The result should be every line of the listing that contains "parameter".

::::

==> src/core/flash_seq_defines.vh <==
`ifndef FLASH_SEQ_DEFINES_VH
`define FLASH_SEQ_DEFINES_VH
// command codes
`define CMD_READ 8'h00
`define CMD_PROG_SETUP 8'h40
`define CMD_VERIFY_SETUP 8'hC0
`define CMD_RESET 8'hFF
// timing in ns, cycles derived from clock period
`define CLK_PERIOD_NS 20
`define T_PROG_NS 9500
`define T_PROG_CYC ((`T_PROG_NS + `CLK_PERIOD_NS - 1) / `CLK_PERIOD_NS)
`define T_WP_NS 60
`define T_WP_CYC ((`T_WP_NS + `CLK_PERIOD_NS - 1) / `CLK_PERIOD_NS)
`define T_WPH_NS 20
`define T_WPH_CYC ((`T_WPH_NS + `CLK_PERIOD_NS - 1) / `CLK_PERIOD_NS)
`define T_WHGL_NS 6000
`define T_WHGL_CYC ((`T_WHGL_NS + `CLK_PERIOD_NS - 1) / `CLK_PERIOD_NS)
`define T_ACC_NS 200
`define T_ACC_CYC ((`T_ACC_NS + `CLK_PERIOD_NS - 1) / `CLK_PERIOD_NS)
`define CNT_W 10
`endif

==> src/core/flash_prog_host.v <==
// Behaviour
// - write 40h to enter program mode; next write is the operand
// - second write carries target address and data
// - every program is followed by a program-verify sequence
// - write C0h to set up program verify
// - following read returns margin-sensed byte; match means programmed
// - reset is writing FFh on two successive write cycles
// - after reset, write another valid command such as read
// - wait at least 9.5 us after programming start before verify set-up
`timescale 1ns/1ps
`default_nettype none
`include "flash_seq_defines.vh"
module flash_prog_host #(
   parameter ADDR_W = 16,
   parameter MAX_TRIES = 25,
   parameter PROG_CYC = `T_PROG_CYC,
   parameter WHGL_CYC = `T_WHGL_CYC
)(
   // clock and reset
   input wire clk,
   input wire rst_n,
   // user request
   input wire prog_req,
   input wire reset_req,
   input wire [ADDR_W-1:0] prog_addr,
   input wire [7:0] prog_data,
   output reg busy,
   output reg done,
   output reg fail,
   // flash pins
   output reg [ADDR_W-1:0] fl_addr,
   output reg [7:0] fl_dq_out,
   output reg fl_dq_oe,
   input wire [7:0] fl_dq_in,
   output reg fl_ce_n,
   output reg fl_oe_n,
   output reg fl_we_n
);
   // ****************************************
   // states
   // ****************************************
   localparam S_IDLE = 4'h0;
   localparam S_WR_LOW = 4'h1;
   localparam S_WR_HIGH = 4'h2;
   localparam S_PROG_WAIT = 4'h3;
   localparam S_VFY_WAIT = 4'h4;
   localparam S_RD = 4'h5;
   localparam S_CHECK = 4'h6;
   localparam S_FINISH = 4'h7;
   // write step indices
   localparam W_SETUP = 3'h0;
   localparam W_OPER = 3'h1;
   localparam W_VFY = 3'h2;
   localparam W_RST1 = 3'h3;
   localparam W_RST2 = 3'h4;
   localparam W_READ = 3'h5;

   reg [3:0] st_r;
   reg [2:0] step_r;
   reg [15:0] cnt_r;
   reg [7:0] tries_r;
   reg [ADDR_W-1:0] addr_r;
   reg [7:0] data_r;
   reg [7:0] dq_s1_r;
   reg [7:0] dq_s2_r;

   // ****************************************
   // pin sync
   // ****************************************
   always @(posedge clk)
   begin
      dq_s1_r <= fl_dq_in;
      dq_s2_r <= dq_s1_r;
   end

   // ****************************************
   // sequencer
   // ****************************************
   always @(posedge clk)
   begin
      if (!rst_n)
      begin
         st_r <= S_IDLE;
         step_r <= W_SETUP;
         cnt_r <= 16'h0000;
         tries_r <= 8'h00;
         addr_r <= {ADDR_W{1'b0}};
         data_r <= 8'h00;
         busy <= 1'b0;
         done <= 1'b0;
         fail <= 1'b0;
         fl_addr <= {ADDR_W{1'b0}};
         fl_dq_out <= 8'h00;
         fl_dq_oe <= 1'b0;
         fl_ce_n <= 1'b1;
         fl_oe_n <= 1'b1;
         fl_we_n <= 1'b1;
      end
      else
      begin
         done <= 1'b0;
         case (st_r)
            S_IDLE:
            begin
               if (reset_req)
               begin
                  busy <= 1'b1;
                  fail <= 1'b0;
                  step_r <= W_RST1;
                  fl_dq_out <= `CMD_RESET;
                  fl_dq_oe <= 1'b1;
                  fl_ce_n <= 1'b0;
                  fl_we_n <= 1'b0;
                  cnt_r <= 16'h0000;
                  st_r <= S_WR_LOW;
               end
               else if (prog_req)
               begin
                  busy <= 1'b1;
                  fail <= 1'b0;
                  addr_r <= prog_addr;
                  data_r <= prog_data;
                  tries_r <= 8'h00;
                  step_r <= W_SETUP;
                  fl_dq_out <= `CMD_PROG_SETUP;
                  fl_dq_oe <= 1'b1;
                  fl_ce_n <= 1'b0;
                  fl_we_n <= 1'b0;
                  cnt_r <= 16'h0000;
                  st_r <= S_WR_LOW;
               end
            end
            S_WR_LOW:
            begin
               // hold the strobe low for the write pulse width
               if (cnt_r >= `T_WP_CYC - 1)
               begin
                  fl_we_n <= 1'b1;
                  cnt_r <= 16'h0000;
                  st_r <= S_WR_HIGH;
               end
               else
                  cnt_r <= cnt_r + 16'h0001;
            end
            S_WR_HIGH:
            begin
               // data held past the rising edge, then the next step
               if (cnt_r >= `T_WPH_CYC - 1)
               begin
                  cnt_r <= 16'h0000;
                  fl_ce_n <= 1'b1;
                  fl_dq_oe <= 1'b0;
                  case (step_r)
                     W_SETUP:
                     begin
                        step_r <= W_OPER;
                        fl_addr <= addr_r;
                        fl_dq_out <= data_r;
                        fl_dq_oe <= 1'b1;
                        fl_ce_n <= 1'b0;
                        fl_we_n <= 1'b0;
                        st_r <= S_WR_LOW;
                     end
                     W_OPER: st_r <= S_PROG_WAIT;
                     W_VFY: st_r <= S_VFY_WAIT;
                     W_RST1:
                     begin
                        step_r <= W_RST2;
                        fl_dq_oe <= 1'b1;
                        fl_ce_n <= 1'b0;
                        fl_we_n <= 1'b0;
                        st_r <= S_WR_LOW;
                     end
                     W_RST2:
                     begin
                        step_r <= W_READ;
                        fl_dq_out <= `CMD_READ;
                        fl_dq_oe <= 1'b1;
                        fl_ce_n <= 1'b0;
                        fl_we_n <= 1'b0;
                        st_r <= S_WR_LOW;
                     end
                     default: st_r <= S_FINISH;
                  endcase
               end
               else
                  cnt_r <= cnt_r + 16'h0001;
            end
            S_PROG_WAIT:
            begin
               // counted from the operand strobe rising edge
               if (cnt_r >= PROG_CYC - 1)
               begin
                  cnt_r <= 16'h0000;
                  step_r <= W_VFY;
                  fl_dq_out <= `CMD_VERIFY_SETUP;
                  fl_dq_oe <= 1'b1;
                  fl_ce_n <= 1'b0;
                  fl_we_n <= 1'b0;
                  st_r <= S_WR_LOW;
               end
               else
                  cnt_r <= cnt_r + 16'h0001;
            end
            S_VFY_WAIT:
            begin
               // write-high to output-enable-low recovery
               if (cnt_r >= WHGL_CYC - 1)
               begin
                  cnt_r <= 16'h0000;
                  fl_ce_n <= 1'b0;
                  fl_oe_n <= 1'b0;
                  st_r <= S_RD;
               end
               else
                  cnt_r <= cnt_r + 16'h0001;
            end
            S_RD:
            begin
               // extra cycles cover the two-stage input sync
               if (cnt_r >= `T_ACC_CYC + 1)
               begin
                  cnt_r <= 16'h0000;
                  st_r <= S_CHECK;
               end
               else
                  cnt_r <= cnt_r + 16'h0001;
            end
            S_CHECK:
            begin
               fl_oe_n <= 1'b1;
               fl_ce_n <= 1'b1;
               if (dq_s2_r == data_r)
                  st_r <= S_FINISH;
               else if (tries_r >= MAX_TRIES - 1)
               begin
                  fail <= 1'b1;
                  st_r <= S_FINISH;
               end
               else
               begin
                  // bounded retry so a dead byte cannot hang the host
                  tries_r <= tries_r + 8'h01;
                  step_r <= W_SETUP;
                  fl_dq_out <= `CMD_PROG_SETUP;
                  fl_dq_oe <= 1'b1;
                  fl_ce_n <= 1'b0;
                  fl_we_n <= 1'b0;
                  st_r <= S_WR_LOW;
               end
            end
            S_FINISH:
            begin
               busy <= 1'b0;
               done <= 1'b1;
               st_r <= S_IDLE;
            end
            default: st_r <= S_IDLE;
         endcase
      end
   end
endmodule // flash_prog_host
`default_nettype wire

::::

◆ TASK SOLUTION:
   parameter ADDR_W = 16,
   parameter MAX_TRIES = 25,
   parameter PROG_CYC = `T_PROG_CYC,
   parameter WHGL_CYC = `T_WHGL_CYC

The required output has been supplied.